By TERRI JUDD
LONDON - The danger of vigilantes publicly identifying the two boys who killed toddler James Bulger was highlighted yesterday when a British internet service provider obtained legal protection from the High Court.
Demon Internet, one of Britain's largest ISPs, wanted to ensure it would not be held accountable if someone disclosed the new identities of Jon Venables or Robert Thompson on one of its servers without its knowledge.
Thompson and Venables were 10 when they abducted two-year-old James from a Merseyside shopping centre in February 1993. They dragged him to a nearby railway line where they tortured and killed him. They were released last month on life licences after Lord Chief Justice Lord Woolf effectively ended their tariff - the minimum period they must spend in custody - last October, saying it would not benefit them to enter the "corrosive atmosphere" of a young offenders' institution.

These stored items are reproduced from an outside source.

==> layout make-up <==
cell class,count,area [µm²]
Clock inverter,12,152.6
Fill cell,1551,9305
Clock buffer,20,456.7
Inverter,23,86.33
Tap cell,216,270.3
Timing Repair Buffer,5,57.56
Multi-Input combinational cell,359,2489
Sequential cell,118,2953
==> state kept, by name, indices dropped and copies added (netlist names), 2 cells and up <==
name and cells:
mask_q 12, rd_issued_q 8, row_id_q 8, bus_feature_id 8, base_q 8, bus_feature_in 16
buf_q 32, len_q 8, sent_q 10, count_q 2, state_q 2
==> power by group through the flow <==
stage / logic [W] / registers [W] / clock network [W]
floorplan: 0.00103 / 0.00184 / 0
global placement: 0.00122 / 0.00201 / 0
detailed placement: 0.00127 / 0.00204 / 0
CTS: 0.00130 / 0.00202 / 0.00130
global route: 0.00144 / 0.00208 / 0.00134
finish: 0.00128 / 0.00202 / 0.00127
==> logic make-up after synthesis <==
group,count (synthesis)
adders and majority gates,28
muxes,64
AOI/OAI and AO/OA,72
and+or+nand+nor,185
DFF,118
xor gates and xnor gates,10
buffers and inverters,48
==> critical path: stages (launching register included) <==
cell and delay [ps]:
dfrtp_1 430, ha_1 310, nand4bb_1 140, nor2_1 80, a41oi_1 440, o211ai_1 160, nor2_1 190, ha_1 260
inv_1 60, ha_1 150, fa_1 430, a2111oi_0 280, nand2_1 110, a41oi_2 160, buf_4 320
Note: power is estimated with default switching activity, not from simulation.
===== config.mk =====
export PLATFORM = sky130hd
export DESIGN_NAME = v_sel_sequencer
export DESIGN_NICKNAME = d
export VERILOG_FILES = /design/src/rtl/v_sel_sequencer_pkg.sv /design/src/rtl/v_sel_sequencer_rr_pick.sv /design/src/rtl/v_sel_sequencer.sv
export SDC_FILE = /design/constraint.sdc
export NUM_CORES = 1
export LEC_CHECK = 0
export ABC_CLOCK_PERIOD_IN_PS = 5900
export BUFFER_PORTS_ARGS = -buffer_cell sky130_fd_sc_hd__buf_4
export CORE_MARGIN = 4
export CORE_UTILIZATION = 52
export DETAILED_ROUTE_END_ITERATION = 8
export PLACE_DENSITY = 0.72
export SLEW_MARGIN = 20
export SYNTH_ARGS = -nofsm -noshare
export SYNTH_HDL_FRONTEND = slang
export SYNTH_SLANG_ARGS = --single-unit
export TNS_END_PERCENT = 50

===== constraint.sdc =====
create_clock -name clk -period 5.9 [get_ports clk]
set_input_delay 0.59 -clock clk [delete_from_list [all_inputs] [get_ports clk]]
set_output_delay 0.59 -clock clk [all_outputs]
set_load 0.02 [all_outputs]

===== src/rtl/v_sel_sequencer_pkg.sv =====
// Shared constants, state encoding and channel arithmetic for the select sequencer.
// NCH channels are addressed by a SEL_W-bit index; indices NCH..2**SEL_W-1 are never produced.
package v_sel_sequencer_pkg;

    localparam int NCH       = 6;
    localparam int SEL_W     = 3;
    localparam int DWELL_MAX = 16;
    localparam int CNT_W     = $clog2(DWELL_MAX);

    typedef enum logic {
        ST_IDLE  = 1'b0,
        ST_GRANT = 1'b1
    } state_t;

    // Channel index `step` positions after `base`, wrapping NCH-1 -> 0.
    function automatic logic [SEL_W-1:0] wrap_add(input logic [SEL_W-1:0] base,
                                                  input int unsigned step);
        int unsigned sum;
        sum = int'(base) + step;
        return SEL_W'(sum % NCH);
    endfunction

endpackage


===== src/rtl/v_sel_sequencer_rr_pick.sv =====
// Rotating-priority search: first requesting channel strictly after `last`, wrapping.
// Purely combinational; `any` flags that at least one channel is requesting.
module v_rr_pick
    import v_sel_sequencer_pkg::*;
(
    input  logic [NCH-1:0]   req,
    input  logic [SEL_W-1:0] last,
    output logic [SEL_W-1:0] pick,
    output logic             any
);

    logic [SEL_W-1:0] off_idx [NCH];
    logic [NCH-1:0]   hit;

    // Candidate gi is the channel gi+1 places after `last`; lower gi has priority.
    for (genvar gi = 0; gi < NCH; gi++) begin : g_cand
        assign off_idx[gi] = wrap_add(last, gi + 1);
        assign hit[gi]     = req[off_idx[gi]];
    end

    always_comb begin
        pick = '0;
        for (int i = NCH - 1; i >= 0; i--) begin
            if (hit[i]) begin
                pick = off_idx[i];
            end
        end
    end

    assign any = |req;

endmodule


===== src/rtl/v_sel_sequencer.sv =====
// Grants one of six channels at a time for DWELL cycles (or until done), round-robin.
// sel feeds a 3-to-8 decoder, so it only ever carries 0..5 and holds its value between grants.
module v_sel_sequencer
    import v_sel_sequencer_pkg::*;
#(
    parameter int DWELL = 4
) (
    input  logic             clk,
    input  logic             rst_n,
    input  logic [NCH-1:0]   req,
    input  logic             done,
    output logic [SEL_W-1:0] sel,
    output logic             sel_valid,
    output logic             busy
);

    // Out-of-range DWELL falls back to the maximum grant length.
    localparam bit             DWELL_OK   = (DWELL >= 1) && (DWELL <= DWELL_MAX);
    localparam logic [CNT_W-1:0] DWELL_LOAD = DWELL_OK ? CNT_W'(DWELL - 1) : CNT_W'(DWELL_MAX - 1);

    state_t           state_reg;
    logic [CNT_W-1:0] cnt_reg;
    logic [SEL_W-1:0] last_reg;
    logic [SEL_W-1:0] sel_reg;
    logic             valid_reg;
    logic             busy_reg;
    logic             armed_reg;

    logic [SEL_W-1:0] pick;
    logic             any;

    v_rr_pick u_pick (
        .req  (req),
        .last (last_reg),
        .pick (pick),
        .any  (any)
    );

    // armed_reg keeps the first edge after reset release from granting.
    always_ff @(posedge clk or negedge rst_n) begin
        if (!rst_n) begin
            state_reg <= ST_IDLE;
            cnt_reg   <= '0;
            last_reg  <= SEL_W'(NCH - 1);
            sel_reg   <= '0;
            valid_reg <= 1'b0;
            busy_reg  <= 1'b0;
            armed_reg <= 1'b0;
        end else begin
            armed_reg <= 1'b1;
            case (state_reg)
                ST_IDLE: begin
                    if (armed_reg && any) begin
                        sel_reg   <= pick;
                        valid_reg <= 1'b1;
                        busy_reg  <= 1'b1;
                        cnt_reg   <= DWELL_LOAD;
                        state_reg <= ST_GRANT;
                    end
                end
                ST_GRANT: begin
                    if (cnt_reg == '0 || done) begin
                        valid_reg <= 1'b0;
                        busy_reg  <= 1'b0;
                        last_reg  <= sel_reg;
                        state_reg <= ST_IDLE;
                    end else begin
                        cnt_reg <= cnt_reg - 1'b1;
                    end
                end
                default: begin
                    valid_reg <= 1'b0;
                    busy_reg  <= 1'b0;
                    state_reg <= ST_IDLE;
                end
            endcase
        end
    end

    assign sel       = sel_reg;
    assign sel_valid = valid_reg;
    assign busy      = busy_reg;

endmodule
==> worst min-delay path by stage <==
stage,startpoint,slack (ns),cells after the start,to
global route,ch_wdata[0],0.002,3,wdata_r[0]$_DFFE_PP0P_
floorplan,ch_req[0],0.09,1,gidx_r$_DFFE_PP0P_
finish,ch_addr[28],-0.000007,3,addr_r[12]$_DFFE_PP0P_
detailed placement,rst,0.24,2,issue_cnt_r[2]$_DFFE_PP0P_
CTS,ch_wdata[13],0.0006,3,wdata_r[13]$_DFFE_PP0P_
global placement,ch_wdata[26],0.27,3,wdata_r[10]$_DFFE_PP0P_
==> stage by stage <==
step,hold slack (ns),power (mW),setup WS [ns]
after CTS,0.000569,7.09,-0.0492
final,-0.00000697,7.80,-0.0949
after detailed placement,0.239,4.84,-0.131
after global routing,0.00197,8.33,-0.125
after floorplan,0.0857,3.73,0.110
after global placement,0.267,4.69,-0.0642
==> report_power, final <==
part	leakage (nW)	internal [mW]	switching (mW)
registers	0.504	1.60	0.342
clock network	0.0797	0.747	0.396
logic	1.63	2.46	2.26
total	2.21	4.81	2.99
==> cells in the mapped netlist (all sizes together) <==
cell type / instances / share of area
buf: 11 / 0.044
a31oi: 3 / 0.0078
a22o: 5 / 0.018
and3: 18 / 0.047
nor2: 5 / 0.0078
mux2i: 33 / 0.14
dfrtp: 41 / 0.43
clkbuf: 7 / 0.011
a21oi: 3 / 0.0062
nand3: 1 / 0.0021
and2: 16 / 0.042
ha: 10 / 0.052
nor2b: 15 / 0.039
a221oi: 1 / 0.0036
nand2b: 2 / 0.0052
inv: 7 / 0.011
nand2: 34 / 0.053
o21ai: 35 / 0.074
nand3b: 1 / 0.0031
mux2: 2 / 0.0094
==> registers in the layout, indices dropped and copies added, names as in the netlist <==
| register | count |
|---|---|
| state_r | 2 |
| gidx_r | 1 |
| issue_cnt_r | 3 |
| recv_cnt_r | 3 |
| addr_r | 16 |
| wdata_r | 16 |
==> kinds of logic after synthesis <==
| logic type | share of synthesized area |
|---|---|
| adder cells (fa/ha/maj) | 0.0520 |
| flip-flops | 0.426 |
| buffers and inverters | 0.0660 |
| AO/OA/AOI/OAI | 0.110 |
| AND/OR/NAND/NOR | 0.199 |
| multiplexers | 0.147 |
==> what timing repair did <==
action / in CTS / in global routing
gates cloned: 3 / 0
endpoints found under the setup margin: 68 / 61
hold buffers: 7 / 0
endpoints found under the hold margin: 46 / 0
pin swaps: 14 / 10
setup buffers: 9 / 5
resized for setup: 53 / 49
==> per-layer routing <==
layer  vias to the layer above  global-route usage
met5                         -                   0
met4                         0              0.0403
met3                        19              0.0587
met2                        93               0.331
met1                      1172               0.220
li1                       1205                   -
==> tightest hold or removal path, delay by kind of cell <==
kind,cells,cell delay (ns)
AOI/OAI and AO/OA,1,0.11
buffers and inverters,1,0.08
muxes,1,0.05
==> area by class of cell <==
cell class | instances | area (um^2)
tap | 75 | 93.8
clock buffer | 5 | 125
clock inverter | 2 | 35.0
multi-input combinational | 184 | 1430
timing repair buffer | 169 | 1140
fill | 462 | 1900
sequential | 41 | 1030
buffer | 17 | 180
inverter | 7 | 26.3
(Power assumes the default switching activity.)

Venables and Thompson were granted anonymity in January when Family Division President Dame Elizabeth Butler-Sloss said there was a risk their lives would be in danger otherwise. Yet there has always been a fear that someone could get round the High Court ruling, which applies in England and Wales, by means of a foreign internet site.
Yesterday the open-ended injunction safeguarding the killers' anonymity was amended to protect internet companies from being prosecuted if they take "all reasonable steps" to prevent publication of their new identities.